[Exercise goal]
Among the records that follow, find the line with "The baseline finished with setup timing left." and the line with "Clock period 5.11 ns to". Set down those lines and all lines between them exactly, without adding anything.
Records to use Block Start
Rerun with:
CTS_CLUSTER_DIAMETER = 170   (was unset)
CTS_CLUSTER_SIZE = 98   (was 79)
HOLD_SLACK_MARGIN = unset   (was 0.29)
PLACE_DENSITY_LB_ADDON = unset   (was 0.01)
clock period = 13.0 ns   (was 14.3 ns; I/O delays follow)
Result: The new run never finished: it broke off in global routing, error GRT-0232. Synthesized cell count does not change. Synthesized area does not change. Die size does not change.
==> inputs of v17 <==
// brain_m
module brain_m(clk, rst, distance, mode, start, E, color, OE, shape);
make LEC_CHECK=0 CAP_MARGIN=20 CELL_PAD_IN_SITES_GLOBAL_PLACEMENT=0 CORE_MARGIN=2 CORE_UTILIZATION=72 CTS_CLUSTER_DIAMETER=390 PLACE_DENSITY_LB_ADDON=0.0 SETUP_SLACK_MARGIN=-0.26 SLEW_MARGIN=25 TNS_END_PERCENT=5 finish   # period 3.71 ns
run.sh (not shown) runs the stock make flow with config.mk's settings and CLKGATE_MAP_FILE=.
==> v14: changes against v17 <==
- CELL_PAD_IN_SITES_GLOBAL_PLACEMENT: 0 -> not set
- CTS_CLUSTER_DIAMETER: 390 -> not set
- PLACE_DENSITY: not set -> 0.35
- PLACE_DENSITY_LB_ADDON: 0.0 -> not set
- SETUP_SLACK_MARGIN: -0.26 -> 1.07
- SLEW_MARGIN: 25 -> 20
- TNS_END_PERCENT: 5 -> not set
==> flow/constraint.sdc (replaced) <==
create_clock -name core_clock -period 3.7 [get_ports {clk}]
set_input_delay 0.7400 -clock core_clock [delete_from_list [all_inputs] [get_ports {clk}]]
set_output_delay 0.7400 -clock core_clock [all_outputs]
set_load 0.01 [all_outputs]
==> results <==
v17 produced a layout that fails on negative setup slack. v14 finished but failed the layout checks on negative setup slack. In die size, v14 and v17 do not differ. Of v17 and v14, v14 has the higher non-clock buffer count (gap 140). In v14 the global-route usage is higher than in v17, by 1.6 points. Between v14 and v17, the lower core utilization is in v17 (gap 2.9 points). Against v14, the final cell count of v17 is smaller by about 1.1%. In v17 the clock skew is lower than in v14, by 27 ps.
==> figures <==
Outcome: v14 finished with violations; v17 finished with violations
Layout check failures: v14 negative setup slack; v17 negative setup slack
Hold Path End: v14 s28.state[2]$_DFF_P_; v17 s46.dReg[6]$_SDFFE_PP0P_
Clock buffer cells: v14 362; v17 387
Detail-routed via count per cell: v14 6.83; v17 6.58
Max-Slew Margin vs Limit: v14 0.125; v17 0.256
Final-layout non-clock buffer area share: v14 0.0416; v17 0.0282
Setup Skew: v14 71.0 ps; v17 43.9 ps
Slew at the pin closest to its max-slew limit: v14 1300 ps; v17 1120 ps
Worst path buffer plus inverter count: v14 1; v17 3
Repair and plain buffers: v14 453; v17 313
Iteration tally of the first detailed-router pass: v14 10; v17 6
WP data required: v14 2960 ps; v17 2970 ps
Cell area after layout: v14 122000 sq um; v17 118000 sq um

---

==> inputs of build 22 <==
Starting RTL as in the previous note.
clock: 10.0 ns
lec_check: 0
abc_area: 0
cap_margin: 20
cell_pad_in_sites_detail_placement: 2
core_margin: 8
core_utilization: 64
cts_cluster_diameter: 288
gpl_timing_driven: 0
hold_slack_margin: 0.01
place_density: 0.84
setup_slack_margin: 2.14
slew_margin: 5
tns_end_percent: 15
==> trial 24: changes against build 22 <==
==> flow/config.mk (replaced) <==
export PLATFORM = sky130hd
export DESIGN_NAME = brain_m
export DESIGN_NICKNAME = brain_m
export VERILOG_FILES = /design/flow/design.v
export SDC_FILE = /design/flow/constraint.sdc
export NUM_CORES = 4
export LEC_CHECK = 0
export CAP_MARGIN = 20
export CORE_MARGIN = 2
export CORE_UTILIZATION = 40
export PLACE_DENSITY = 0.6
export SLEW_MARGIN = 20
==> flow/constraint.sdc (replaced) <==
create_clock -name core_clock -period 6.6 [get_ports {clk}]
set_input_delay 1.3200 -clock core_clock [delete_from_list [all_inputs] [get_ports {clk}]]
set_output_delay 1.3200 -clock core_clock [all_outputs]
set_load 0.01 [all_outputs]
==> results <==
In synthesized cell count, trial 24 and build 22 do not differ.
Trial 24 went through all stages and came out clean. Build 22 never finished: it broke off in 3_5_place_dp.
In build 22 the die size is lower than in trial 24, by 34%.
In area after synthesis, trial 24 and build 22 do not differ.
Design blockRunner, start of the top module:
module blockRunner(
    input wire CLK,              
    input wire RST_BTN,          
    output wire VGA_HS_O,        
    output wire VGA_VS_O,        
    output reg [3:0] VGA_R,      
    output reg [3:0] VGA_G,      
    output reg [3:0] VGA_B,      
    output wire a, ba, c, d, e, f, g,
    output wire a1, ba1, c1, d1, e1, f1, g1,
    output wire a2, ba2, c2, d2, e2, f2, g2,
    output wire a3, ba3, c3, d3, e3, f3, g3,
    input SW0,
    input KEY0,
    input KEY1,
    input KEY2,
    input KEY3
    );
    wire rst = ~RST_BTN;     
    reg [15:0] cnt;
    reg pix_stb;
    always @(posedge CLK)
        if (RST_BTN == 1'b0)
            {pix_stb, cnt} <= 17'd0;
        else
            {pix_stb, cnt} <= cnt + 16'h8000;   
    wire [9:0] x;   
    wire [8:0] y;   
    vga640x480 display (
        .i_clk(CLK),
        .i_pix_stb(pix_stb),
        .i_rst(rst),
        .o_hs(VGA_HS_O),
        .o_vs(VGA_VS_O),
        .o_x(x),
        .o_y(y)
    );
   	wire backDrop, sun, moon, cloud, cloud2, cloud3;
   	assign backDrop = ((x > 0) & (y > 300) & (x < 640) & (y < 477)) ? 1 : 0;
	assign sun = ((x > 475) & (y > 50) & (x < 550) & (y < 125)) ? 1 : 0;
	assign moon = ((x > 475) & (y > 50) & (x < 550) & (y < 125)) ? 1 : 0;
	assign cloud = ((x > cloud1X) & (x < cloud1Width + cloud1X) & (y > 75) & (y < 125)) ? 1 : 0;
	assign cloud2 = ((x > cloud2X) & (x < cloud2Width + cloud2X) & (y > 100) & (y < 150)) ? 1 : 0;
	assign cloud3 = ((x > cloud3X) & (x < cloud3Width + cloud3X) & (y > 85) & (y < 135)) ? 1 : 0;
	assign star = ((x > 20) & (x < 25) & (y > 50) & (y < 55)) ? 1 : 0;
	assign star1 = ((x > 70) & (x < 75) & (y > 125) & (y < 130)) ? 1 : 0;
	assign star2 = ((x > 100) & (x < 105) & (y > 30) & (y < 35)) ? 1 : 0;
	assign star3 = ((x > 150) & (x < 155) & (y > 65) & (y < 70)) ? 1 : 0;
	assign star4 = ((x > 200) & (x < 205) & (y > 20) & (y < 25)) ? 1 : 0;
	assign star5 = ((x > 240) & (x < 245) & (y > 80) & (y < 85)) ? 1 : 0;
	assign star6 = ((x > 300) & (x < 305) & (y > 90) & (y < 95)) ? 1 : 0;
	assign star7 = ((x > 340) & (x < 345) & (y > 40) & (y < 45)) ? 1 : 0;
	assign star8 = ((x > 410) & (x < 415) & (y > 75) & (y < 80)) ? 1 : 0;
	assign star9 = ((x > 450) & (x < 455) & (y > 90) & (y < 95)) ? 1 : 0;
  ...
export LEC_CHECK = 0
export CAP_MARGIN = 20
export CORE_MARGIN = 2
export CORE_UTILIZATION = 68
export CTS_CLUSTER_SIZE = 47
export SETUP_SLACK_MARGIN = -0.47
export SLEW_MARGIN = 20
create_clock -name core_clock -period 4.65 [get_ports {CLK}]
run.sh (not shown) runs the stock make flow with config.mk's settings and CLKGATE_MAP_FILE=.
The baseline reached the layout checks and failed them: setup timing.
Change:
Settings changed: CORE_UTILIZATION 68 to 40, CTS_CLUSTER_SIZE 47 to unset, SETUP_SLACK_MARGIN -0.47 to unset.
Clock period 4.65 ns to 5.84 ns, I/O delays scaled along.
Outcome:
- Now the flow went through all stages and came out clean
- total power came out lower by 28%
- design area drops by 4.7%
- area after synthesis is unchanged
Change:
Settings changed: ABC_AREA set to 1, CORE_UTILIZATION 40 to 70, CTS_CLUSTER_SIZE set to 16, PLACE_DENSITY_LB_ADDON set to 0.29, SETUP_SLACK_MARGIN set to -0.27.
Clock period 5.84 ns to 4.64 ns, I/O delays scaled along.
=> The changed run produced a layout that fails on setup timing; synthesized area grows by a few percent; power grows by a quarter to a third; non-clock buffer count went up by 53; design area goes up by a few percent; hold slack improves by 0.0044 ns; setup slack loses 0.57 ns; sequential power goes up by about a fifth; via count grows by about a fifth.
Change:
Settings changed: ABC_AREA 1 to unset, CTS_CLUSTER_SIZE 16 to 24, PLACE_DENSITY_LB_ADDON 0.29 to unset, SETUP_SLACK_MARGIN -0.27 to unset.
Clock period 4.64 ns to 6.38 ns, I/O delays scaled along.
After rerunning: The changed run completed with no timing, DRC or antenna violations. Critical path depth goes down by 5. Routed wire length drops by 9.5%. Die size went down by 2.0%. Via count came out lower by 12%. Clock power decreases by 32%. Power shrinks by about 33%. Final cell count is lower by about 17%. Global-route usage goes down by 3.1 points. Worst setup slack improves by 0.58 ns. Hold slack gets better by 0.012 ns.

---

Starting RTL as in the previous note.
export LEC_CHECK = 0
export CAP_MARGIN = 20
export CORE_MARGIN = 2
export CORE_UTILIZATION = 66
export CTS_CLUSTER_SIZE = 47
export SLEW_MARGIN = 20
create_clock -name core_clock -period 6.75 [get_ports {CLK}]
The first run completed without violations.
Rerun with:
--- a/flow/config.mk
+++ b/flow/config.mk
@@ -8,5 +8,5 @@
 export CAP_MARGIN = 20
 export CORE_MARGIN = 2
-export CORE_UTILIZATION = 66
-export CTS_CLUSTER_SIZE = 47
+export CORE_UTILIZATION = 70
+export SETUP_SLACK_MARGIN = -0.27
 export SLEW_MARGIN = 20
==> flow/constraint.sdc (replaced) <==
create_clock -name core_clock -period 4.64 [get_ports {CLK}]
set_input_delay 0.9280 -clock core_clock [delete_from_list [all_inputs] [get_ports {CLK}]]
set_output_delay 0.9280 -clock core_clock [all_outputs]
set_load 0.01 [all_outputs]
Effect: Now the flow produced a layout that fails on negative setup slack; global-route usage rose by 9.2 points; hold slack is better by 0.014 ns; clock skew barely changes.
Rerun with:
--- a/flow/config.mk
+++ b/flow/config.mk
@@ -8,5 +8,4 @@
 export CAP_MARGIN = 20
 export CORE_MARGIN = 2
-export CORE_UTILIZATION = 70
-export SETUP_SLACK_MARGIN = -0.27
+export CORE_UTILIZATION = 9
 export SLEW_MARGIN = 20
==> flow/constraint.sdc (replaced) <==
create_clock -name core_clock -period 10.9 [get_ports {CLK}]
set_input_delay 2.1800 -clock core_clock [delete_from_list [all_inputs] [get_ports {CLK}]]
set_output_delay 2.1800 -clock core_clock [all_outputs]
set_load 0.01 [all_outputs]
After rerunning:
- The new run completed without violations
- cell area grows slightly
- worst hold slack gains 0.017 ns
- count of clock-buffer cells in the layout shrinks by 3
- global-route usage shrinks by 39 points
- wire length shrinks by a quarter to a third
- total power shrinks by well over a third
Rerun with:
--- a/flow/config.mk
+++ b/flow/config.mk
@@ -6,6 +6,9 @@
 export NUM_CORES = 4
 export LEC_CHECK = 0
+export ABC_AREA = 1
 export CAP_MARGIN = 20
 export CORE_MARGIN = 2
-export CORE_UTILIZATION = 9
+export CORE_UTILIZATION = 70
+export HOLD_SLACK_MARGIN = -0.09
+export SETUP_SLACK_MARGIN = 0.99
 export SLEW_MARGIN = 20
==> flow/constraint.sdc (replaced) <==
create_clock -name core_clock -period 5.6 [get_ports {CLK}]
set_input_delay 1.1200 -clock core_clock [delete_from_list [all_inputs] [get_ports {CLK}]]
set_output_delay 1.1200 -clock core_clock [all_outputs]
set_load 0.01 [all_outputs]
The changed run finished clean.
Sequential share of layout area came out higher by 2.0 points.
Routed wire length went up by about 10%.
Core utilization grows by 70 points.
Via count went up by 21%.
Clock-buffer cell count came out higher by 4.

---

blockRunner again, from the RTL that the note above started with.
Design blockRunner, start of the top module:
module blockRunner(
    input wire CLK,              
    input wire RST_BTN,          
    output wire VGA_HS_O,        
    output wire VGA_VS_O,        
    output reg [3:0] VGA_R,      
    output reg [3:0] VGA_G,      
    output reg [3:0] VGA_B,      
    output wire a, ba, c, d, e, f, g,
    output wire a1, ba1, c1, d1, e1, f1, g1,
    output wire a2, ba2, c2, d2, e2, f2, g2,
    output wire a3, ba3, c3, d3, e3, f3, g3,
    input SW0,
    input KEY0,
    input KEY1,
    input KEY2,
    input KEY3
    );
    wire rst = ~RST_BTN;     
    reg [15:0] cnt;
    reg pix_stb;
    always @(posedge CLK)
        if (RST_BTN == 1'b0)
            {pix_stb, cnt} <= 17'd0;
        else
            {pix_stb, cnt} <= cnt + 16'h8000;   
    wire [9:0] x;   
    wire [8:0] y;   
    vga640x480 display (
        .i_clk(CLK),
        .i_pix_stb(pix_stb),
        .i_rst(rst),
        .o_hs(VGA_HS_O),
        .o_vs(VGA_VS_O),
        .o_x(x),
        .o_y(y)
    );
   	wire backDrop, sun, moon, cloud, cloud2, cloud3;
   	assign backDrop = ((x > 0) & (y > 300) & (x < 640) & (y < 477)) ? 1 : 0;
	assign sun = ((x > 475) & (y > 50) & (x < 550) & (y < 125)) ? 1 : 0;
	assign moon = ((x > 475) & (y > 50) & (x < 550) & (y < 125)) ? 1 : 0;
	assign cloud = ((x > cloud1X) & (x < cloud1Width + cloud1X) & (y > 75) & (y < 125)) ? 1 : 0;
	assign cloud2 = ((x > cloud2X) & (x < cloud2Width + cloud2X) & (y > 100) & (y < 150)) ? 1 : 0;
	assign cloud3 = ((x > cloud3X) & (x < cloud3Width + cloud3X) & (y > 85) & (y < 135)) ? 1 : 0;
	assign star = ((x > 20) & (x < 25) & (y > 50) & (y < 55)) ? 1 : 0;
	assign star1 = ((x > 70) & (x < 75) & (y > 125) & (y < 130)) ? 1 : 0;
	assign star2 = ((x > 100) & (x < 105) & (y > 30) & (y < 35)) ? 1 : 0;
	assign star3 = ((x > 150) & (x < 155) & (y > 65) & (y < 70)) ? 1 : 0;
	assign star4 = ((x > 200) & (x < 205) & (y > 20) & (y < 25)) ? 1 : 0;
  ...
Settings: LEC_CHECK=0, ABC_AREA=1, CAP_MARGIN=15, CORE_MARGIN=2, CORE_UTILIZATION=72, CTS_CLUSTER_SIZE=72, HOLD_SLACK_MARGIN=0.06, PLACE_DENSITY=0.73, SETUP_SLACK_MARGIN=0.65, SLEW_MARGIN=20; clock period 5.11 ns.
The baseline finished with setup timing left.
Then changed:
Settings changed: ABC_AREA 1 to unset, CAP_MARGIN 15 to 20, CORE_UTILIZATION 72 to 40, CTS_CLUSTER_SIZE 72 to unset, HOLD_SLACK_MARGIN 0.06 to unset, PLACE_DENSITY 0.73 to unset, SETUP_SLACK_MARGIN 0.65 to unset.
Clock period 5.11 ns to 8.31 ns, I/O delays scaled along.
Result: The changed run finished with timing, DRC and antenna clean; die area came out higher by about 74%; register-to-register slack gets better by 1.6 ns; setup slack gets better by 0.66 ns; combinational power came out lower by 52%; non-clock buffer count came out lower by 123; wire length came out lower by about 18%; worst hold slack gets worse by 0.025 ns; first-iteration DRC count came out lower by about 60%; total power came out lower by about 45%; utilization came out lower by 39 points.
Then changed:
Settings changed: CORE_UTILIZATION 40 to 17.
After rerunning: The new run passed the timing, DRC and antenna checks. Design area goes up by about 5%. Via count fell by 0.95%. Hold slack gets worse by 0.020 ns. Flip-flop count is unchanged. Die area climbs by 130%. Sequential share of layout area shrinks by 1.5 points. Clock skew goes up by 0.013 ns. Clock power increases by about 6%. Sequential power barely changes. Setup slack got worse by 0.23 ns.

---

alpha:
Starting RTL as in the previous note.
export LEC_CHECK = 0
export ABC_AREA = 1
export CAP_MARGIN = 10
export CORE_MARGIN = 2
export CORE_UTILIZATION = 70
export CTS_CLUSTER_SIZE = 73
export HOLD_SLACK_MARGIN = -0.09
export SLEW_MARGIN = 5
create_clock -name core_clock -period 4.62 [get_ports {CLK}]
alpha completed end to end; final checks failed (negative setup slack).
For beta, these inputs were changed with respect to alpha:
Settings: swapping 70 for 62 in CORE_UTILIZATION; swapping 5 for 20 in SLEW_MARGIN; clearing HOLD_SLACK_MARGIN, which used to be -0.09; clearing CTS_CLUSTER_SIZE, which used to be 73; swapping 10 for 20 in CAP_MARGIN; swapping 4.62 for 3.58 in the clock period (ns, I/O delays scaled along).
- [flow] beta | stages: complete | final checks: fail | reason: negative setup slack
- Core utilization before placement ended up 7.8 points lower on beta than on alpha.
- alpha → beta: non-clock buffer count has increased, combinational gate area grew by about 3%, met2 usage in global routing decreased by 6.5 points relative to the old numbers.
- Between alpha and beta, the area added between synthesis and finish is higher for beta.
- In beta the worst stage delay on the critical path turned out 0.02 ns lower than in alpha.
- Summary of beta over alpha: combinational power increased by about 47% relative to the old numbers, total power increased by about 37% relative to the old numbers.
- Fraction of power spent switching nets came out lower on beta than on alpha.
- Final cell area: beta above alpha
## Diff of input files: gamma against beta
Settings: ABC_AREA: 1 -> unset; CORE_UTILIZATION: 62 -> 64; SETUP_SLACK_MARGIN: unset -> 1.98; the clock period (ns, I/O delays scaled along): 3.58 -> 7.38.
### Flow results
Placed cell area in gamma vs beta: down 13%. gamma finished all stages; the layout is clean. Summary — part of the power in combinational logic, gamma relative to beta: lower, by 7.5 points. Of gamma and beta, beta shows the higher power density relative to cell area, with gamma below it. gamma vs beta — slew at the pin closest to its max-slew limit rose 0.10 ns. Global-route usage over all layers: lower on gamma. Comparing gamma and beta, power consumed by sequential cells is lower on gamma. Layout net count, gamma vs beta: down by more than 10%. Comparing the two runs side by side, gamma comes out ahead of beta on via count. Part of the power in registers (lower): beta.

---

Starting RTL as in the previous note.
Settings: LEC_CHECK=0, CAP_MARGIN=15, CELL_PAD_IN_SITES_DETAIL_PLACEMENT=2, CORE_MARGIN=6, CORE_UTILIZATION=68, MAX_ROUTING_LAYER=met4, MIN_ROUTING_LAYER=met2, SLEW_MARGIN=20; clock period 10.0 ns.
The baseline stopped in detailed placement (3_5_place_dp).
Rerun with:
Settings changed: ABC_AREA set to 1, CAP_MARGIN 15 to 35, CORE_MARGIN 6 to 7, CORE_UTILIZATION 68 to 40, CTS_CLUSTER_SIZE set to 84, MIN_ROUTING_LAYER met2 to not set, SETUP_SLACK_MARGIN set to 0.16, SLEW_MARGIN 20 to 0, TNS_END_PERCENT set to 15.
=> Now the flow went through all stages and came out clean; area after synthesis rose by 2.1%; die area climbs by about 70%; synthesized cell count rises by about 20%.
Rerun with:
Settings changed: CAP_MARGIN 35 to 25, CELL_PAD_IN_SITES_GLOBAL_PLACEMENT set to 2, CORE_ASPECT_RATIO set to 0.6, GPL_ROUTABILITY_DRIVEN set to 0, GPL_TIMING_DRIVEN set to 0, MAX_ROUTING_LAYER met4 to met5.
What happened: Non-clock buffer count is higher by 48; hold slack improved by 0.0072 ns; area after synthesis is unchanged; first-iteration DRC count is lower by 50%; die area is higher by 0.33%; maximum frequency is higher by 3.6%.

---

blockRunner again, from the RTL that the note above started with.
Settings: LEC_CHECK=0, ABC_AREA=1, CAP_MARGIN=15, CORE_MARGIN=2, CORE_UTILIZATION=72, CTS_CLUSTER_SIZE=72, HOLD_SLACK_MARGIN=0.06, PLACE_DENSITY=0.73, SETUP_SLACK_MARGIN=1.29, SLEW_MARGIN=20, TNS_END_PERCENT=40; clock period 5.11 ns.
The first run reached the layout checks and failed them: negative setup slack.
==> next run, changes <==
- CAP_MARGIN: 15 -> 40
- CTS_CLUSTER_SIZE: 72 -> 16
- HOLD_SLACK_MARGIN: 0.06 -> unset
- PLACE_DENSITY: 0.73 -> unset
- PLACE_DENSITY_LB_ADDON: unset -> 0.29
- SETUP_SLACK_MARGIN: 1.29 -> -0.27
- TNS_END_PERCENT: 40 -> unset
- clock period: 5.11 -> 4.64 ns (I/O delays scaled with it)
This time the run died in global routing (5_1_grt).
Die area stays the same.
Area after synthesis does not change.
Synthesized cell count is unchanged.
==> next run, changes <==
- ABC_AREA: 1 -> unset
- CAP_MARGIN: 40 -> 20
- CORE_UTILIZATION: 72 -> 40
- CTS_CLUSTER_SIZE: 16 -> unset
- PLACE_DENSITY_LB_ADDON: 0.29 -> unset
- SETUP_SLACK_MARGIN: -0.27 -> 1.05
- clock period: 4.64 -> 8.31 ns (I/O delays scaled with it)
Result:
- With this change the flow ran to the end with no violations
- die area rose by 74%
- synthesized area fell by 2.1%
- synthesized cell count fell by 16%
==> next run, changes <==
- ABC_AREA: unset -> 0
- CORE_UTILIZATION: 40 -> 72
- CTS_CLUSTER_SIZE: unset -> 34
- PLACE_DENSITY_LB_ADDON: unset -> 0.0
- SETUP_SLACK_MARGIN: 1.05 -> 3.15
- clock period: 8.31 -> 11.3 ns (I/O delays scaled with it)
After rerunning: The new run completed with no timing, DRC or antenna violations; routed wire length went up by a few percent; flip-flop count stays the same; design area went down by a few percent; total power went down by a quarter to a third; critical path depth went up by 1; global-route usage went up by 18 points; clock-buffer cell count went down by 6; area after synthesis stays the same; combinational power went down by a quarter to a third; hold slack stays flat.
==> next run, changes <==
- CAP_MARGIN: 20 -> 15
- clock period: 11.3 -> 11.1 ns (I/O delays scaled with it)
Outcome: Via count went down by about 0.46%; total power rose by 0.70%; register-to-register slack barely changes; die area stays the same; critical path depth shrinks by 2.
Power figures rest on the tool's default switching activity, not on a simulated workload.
Records to use Block End
[Solution to the problem]
The baseline finished with setup timing left.
Then changed:
Settings changed: ABC_AREA 1 to unset, CAP_MARGIN 15 to 20, CORE_UTILIZATION 72 to 40, CTS_CLUSTER_SIZE 72 to unset, HOLD_SLACK_MARGIN 0.06 to unset, PLACE_DENSITY 0.73 to unset, SETUP_SLACK_MARGIN 0.65 to unset.
Clock period 5.11 ns to 8.31 ns, I/O delays scaled along.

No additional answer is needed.